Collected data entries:
[Start of Attachment]

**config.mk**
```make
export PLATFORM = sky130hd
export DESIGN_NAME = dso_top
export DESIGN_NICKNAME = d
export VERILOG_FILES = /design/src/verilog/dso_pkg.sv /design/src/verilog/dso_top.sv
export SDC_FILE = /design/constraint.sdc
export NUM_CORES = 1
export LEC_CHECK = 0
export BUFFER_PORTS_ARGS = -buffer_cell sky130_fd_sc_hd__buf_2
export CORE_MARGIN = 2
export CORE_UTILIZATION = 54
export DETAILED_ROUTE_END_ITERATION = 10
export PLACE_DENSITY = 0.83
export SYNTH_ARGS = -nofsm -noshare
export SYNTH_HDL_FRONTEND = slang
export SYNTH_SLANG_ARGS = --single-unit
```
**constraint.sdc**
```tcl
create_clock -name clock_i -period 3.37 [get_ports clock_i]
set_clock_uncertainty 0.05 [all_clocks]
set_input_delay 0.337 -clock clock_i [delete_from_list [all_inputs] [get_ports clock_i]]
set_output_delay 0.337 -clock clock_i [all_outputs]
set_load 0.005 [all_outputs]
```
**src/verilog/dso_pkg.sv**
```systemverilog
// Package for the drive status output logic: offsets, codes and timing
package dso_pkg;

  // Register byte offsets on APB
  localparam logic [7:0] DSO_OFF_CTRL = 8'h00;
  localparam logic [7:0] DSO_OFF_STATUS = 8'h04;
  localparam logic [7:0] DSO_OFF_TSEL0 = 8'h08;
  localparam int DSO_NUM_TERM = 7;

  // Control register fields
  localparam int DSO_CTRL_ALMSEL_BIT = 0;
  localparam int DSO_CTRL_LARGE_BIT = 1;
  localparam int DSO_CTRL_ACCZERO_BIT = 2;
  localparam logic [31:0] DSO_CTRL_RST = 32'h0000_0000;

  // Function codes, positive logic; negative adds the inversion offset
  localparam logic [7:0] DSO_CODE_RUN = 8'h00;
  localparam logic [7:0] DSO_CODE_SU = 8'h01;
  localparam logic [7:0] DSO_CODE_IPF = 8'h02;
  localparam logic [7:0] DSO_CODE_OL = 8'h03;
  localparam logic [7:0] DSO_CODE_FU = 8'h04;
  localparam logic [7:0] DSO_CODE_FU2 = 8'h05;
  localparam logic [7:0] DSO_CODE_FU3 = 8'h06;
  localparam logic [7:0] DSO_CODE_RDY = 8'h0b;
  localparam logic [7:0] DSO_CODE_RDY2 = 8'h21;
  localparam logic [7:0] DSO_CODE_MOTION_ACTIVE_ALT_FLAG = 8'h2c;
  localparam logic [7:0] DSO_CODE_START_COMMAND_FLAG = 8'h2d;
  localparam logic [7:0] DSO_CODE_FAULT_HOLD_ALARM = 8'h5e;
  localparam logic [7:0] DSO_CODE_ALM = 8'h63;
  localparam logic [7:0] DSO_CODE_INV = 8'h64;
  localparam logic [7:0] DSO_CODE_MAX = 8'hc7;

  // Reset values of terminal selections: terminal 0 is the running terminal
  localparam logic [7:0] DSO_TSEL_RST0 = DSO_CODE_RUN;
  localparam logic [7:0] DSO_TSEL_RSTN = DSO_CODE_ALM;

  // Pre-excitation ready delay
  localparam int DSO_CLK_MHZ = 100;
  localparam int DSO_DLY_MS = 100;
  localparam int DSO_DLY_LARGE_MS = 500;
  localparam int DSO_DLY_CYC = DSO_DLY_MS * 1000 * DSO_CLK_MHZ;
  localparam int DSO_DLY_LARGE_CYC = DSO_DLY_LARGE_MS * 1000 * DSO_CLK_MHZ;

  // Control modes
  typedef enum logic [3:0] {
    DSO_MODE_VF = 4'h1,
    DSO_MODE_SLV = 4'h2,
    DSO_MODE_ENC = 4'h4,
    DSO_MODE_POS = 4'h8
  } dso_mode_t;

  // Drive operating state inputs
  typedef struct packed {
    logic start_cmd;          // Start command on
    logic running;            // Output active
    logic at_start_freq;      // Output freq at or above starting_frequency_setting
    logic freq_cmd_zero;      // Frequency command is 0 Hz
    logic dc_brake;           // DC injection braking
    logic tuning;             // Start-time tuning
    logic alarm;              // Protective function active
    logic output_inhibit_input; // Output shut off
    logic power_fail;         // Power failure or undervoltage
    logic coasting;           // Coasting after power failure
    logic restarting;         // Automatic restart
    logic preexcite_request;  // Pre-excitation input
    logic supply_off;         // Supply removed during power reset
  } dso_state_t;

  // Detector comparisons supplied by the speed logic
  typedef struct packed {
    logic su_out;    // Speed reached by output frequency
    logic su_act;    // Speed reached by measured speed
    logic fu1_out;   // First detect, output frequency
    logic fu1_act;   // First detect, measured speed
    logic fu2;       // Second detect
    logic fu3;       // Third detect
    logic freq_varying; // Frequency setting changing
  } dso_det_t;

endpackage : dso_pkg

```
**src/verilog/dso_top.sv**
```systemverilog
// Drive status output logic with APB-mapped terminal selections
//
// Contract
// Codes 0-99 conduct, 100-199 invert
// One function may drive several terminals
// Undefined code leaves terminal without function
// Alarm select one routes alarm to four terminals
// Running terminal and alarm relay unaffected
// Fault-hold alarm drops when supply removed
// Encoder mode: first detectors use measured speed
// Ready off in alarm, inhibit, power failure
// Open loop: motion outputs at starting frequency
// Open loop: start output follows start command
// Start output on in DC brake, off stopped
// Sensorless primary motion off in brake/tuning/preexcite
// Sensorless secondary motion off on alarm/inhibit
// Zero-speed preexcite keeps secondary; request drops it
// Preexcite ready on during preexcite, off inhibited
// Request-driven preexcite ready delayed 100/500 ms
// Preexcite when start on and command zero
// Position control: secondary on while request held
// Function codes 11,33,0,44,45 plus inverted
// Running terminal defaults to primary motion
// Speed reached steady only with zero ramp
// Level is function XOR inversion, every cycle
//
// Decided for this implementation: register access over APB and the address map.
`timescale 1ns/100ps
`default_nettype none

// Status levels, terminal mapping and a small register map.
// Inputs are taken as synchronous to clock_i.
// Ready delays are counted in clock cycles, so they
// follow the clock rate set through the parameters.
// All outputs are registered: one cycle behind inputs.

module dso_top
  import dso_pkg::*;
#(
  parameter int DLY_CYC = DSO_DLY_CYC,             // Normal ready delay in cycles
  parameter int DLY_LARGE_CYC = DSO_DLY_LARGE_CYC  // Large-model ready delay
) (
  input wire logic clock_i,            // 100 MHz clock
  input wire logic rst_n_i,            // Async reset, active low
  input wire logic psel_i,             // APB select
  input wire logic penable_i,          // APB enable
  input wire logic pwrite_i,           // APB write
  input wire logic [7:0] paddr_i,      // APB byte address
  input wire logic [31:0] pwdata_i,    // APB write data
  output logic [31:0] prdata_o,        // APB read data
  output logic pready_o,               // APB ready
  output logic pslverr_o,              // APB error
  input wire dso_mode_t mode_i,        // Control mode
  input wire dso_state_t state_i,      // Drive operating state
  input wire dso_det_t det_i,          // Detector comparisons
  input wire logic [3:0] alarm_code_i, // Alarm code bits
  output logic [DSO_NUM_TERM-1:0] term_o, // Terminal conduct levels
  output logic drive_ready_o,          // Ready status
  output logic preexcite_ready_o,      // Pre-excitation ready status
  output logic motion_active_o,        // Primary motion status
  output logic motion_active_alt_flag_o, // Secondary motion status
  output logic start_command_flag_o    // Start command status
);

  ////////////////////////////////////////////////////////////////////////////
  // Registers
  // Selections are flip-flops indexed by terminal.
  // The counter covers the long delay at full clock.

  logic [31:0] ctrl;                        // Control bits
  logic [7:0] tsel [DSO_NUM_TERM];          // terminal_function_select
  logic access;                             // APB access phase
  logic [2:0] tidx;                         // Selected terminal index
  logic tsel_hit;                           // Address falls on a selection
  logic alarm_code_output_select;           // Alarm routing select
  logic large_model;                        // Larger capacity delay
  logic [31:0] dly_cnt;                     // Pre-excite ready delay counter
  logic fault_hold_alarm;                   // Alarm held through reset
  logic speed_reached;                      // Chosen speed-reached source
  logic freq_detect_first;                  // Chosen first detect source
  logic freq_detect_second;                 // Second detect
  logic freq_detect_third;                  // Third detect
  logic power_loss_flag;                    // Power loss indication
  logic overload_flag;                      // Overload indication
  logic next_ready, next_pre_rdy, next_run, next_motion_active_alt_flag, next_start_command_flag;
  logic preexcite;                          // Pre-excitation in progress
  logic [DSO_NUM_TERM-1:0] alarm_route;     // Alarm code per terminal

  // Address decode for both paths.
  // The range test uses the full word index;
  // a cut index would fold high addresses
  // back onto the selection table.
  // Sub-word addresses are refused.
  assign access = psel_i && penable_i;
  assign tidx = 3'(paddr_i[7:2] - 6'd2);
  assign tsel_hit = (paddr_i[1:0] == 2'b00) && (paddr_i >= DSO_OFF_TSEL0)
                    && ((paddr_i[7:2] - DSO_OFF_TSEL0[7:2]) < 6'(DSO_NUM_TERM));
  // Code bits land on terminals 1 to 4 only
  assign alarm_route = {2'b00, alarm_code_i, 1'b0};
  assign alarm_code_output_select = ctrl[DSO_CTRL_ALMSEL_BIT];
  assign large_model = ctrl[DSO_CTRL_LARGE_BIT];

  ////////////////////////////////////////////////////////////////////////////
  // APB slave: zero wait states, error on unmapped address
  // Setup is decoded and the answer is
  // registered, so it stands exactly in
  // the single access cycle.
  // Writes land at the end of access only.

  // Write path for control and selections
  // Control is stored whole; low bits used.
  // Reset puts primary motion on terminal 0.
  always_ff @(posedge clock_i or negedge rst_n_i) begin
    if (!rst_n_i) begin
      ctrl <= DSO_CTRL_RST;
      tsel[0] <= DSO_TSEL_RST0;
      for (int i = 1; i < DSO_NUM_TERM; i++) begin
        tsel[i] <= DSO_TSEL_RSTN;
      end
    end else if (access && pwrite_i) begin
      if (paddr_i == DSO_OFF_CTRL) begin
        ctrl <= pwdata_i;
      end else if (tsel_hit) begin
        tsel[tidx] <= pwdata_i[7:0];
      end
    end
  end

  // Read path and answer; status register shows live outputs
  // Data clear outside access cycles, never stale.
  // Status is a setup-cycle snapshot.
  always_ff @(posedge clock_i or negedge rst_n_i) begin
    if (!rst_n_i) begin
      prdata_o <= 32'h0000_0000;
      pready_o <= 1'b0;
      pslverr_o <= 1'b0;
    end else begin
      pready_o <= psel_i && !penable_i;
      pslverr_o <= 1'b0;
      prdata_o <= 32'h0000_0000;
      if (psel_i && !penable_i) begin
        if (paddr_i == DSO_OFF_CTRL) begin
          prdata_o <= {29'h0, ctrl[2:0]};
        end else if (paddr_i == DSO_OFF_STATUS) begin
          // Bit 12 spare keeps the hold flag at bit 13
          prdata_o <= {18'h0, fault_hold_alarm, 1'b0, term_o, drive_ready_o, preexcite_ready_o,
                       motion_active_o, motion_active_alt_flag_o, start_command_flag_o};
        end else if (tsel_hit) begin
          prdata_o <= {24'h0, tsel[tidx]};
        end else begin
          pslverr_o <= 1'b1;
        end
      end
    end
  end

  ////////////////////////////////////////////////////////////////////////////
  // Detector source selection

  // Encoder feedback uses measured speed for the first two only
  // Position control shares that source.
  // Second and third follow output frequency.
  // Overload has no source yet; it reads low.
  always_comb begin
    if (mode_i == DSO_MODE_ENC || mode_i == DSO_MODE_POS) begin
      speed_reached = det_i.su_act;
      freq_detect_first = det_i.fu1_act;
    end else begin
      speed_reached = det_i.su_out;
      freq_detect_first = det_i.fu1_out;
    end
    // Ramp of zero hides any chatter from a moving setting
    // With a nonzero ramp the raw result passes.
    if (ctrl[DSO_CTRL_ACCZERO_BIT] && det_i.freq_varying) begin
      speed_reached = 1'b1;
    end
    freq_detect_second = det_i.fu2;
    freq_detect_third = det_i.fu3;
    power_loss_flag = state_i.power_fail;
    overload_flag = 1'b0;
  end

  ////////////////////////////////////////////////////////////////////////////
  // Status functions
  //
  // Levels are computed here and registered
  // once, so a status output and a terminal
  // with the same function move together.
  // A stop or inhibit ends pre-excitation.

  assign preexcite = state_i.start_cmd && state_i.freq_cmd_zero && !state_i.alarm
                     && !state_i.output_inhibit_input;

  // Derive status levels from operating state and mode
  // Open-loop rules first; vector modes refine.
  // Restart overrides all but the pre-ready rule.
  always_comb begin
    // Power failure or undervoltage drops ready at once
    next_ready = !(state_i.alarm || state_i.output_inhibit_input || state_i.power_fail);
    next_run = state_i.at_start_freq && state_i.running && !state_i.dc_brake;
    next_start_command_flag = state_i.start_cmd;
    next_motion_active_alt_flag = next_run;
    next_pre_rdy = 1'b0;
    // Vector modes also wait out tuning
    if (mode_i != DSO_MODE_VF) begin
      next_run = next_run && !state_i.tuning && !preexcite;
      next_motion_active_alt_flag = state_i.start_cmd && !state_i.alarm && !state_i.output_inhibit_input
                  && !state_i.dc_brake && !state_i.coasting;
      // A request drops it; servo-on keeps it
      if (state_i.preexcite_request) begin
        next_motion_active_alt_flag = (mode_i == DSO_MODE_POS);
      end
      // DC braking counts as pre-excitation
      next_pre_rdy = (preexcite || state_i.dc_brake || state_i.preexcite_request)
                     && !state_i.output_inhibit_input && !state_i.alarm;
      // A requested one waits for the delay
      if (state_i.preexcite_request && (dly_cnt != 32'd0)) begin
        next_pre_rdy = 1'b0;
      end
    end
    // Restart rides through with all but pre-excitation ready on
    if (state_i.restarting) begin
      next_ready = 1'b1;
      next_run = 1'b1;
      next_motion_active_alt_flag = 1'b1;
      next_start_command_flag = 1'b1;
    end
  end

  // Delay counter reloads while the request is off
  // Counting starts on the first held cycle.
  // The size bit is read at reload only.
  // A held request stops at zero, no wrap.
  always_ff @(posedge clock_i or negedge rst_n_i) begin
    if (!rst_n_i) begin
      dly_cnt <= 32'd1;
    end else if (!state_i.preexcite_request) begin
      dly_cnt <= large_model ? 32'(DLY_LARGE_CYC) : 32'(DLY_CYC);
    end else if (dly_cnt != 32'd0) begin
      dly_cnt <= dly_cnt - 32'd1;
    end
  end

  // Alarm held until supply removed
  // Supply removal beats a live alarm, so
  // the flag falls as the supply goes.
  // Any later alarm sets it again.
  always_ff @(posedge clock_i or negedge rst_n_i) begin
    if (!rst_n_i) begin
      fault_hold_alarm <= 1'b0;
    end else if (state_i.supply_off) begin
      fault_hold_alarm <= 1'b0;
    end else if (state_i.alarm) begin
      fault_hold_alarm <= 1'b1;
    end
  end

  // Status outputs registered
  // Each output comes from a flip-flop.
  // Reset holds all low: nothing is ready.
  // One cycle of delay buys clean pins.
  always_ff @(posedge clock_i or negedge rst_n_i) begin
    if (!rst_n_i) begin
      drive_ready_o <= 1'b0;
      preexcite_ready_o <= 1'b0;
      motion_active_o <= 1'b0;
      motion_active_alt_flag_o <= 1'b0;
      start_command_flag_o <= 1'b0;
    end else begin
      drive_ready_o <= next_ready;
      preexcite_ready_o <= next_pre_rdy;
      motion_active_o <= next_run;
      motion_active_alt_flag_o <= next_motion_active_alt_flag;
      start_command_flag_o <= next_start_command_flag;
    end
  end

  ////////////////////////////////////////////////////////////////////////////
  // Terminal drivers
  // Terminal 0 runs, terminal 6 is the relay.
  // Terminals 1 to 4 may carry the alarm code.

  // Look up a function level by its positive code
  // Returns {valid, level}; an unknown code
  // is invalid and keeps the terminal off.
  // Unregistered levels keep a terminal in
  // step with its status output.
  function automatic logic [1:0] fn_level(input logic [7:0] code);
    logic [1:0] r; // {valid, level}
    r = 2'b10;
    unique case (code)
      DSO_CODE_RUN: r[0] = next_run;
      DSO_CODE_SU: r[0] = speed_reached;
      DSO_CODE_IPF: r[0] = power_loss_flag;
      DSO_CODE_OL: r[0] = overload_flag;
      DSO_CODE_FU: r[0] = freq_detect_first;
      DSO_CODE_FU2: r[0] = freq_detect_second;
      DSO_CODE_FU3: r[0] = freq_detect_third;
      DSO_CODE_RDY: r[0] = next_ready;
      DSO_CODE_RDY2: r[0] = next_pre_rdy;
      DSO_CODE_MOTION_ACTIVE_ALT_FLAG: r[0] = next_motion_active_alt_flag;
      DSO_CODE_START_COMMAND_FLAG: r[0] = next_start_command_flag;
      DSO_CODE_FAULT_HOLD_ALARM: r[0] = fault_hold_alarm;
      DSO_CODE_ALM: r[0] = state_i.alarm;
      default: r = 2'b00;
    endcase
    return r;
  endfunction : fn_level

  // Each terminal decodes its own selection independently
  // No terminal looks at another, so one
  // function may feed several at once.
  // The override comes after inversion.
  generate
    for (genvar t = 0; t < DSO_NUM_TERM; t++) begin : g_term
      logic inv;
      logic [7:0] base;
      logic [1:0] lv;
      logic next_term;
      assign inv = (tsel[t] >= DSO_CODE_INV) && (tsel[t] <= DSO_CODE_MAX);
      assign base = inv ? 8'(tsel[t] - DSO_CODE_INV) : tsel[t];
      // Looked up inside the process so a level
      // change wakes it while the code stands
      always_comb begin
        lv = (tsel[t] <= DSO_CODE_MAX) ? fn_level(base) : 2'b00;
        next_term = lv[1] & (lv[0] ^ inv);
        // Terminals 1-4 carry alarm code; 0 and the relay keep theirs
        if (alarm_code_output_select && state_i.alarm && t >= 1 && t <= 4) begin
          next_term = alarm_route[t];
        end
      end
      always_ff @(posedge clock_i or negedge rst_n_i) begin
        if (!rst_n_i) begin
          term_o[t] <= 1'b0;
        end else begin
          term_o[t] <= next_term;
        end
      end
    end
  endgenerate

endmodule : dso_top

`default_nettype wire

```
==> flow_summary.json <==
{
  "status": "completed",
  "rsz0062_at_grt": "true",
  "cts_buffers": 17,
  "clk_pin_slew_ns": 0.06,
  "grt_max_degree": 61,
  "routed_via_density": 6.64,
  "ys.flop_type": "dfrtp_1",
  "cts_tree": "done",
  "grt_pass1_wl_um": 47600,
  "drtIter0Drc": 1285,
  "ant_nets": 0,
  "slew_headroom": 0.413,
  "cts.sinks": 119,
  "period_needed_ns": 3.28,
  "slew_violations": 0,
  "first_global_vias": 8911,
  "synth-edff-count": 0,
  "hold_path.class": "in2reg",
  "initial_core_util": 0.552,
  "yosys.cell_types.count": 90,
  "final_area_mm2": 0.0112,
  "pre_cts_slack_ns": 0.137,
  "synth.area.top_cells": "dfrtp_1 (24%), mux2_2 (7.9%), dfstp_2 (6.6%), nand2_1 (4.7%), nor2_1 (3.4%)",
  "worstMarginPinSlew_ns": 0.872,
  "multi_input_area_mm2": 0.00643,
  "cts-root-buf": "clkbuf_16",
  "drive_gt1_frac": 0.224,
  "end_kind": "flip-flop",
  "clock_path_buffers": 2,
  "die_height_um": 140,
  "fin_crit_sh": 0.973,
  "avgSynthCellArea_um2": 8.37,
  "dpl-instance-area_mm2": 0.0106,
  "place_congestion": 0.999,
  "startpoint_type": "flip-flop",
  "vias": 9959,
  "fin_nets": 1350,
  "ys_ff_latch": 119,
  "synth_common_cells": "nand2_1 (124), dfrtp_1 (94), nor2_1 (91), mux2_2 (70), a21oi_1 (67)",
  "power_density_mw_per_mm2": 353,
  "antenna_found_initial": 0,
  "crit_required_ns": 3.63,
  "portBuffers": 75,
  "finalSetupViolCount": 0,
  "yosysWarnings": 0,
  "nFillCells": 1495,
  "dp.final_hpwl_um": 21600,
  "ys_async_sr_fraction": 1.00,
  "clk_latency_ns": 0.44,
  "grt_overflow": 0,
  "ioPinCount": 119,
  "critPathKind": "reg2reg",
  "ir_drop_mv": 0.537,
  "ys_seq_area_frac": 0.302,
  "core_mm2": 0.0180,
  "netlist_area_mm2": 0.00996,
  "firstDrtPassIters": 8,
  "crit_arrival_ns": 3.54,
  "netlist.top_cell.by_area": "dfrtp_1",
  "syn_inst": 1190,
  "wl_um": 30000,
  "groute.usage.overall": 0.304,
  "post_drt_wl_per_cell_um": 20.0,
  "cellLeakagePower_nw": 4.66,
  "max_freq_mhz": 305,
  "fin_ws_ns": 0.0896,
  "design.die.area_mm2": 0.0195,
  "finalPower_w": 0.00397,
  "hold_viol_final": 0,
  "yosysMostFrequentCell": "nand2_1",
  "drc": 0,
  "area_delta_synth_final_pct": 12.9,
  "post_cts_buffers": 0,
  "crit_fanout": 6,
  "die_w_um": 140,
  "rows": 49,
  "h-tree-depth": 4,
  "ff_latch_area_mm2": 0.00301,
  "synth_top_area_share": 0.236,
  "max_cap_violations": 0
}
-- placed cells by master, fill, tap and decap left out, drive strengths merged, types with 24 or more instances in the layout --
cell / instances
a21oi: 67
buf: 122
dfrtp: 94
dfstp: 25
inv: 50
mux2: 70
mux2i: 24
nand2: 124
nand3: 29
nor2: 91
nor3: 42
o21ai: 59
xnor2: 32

[End of Attachment]

• _What the task requires_:
From the records above, return each line that includes "removed".

• _Written answer_:
    logic supply_off;         // Supply removed during power reset
// Fault-hold alarm drops when supply removed
  // Alarm held until supply removed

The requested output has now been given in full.